Eliminated in convention balloting
| Candidate |  | Born | Experience | Home state | Campaign announced Announcement date | Campaign suspended Suspension date | Contests won | Popular vote | Ref. |
|---|---|---|---|---|---|---|---|---|---|
| No preference/ None of the above/ Uncommitted |  | N/A |  |  |  | May 26, 2024 (eliminated in seventh balloting) | 2 (NC, MA) | 6,384 (15.7%) |  |
| Michael Rectenwald |  | January 29, 1959 (age 67) Pittsburgh, Pennsylvania | Author and Scholar Former New York University professor (2008–2019) | Pennsylvania | August 28, 2023 FEC filing | May 26, 2024 (eliminated in sixth balloting) | 2 (MS, AL) | 943 (2.3%) |  |
| Mike ter Maat |  | June 20, 1961 (age 64) Portland, Oregon | Economist Former Hallandale Beach, Florida police officer Nominee for FL-20 in 2022 | Virginia | April 18, 2022 FEC filing | May 26, 2024 (eliminated during fifth balloting; endorsed Oliver during balloting) (ran for vice-president) | 1 (PA) | 589 (1.5%) |  |
| Lars Mapstead |  | August 14, 1969 (age 56) Monterey, California | Co-founder of Friend Finder Networks Founder of Fupa Games and Legendary Speed | California | March 23, 2021 FEC filing Running mate: Larry Sharpe | May 26, 2024 (eliminated during fourth balloting; endorsed Oliver after his nomination) | 2 (ME, NM) | 1,222 (3.0%) |  |
| Joshua Smith |  | March 13, 1983 (age 43) Antioch, California | Vice Chair of the Libertarian National Committee (2022–2023) | Iowa | July 24, 2023 FEC filing | May 26, 2024 (eliminated during third balloting) | 1 (MN) | 416 (1.0%) |  |
| Jacob Hornberger |  | January 28, 1950 (age 76) Laredo, Texas | Founder and President of the Future of Freedom Foundation Independent candidate for U.S. Senate from Virginia in 2002 Candidate for President in 2000 and 2020 | Virginia | February 20, 2023 FEC filing | May 26, 2024 (eliminated during second balloting) | 0 | 2,043 (5.0%) |  |
| Charles Ballay |  | January 1, 1970 (age 56) New Orleans, Louisiana | Otolaryngologist | Louisiana | August 24, 2023 FEC filing | May 26, 2024 (eliminated during initial balloting; endorsed Oliver after his nomination) | 1 (CA) | 22,337 (55.1%) |  |
| Art Olivier |  | August 24, 1957 (age 68) Lynwood, California | Nominee for U.S. Vice President in 2000 Nominee for Governor of California in 2006 Mayor of Bellflower, California (1998–1999) | California | December 11, 2023 FEC filing | May 26, 2024 (eliminated during initial balloting) | 0 | 5 (nil%) |  |

==== Withdrew before the primaries ====

Former candidates in the 2024 Libertarian Party presidential primaries
| Name | Born | Experience | Home state | Campaign announced | Campaign suspended | Campaign | Ref. |
|---|---|---|---|---|---|---|---|
| Joe Exotic | March 5, 1963 (age 60) Garden City, Kansas | Businessman and media personality Owner of the Greater Wynnewood Exotic Animal Park (1998–2018) Independent candidate for president in 2016 Candidate for Governor of Oklahoma in 2018 | Texas | March 10, 2023 | April 11, 2023 (ran for the Democratic nomination) | FEC filing |  |

===Other candidates===
The following candidates achieved at least one of the following in the 2024 election cycle: appeared on a primary ballot, received votes in a LP-sanctioned contest that did not require ballot access, were invited to a party-sanctioned debate or forum, or were included on the Libertarian National Committee's list of candidates.
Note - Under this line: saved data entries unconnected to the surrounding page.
==> src/rtl/rnd_word_pkg.sv <==
package rnd_word_pkg;

    // Read target selected by the address decoder
    typedef enum logic [1:0] {
        TGT_NONE = 2'd0,
        TGT_WORD = 2'd1,
        TGT_STAT = 2'd2
    } rd_tgt_e;

    // Status word bit positions (software decodes these)
    localparam int unsigned STAT_VALID_BIT = 0;
    localparam int unsigned STAT_ERR_BIT   = 1;

    // Handshake state of the fetch unit
    typedef struct packed {
        logic req;
    } fetch_state_t;

endpackage

==> src/rtl/rnd_fetch.sv <==
// Request/acknowledge sequencer towards the entropy source.
module rnd_fetch
    import rnd_word_pkg::*;
(
    input  logic clk,
    input  logic rst_n,
    input  logic refill,
    input  logic ent_ack,
    input  logic ent_err,
    output logic ent_req,
    output logic deliver,
    output logic fail
);

    fetch_state_t st_d, st_q;
    logic         hs_done;

    always_comb begin
        st_d    = st_q;
        hs_done = st_q.req && ent_ack;
        deliver = hs_done && !ent_err;
        fail    = hs_done && ent_err;
        if (hs_done) begin
            // a failed fetch keeps asking, a good one completes
            st_d.req = ent_err;
        end else if (refill) begin
            st_d.req = 1'b1;
        end
    end

    always_ff @(posedge clk or negedge rst_n) begin
        if (!rst_n) begin
            st_q.req <= 1'b1;
        end else begin
            st_q <= st_d;
        end
    end

    assign ent_req = st_q.req;

endmodule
LNC delegates are not bound to votes in primary elections, so while voters are able choose a candidate, it has no direct effect on the nominee selection at the party's nominating Convention.

- On the ballot/received votes in multiple states
- Joseph Collins Jr., broadcaster from California (AL, MS, PA, CT)
- Joshua "Toad" Anderson (NC, PA)(Nominated on floor of the national convention as "Toad")

- On the ballot/received votes in one state
- David "TrimeTaveler" Dunlap (NC) from Florida
- Beau Lindsey (NC), "anonymous candidate" from Tennessee
- Robert Sansone (IA), Air Force veteran and government contractor from Colorado
- Mario Perales (IA), alien hunter from Iowa
- David Reed DeSilva III of Arizona (MN)

- On the ballot/received votes in no states
- Joshua Rodriguez, computer scientist from Colorado
- Jody Jones, activist and economist from Florida

===Declined to be candidates===
The following notable individuals had been the subject of speculation about their possible candidacy but either publicly denied interest in running, or ultimately did not run.

- Justin Amash, former United States Representative from (2011–2021), member of the Michigan House of Representatives from the 72nd district (2009–2011) (ran for U.S. Senate as a Republican, eliminated in primary)
- Spike Cohen, political activist, entrepreneur, podcaster, and Libertarian vice presidential nominee in 2020
- Chris Fronzak, lead musician for Attila
- Robert F. Kennedy Jr., environmental lawyer and founder of Children's Health Defense (previously ran for the Democratic nomination; ran as an independent before withdrawing and endorsing Trump)
- Vivek Ramaswamy, executive chairman of Strive Asset Management (2022–2023) and CEO of Roivant Sciences (2014–2021) (ran as a Republican; endorsed Trump)
- Dave Smith, stand-up comedian, libertarian political commentator, and podcaster (endorsed Rectenwald)
- Vermin Supreme, performance artist, activist, political satirist, perennial candidate, and candidate for the 2020 Libertarian presidential nomination (ran for the Democratic and Legal Marijuana Now nominations, now running as the US Pirate Party nominee)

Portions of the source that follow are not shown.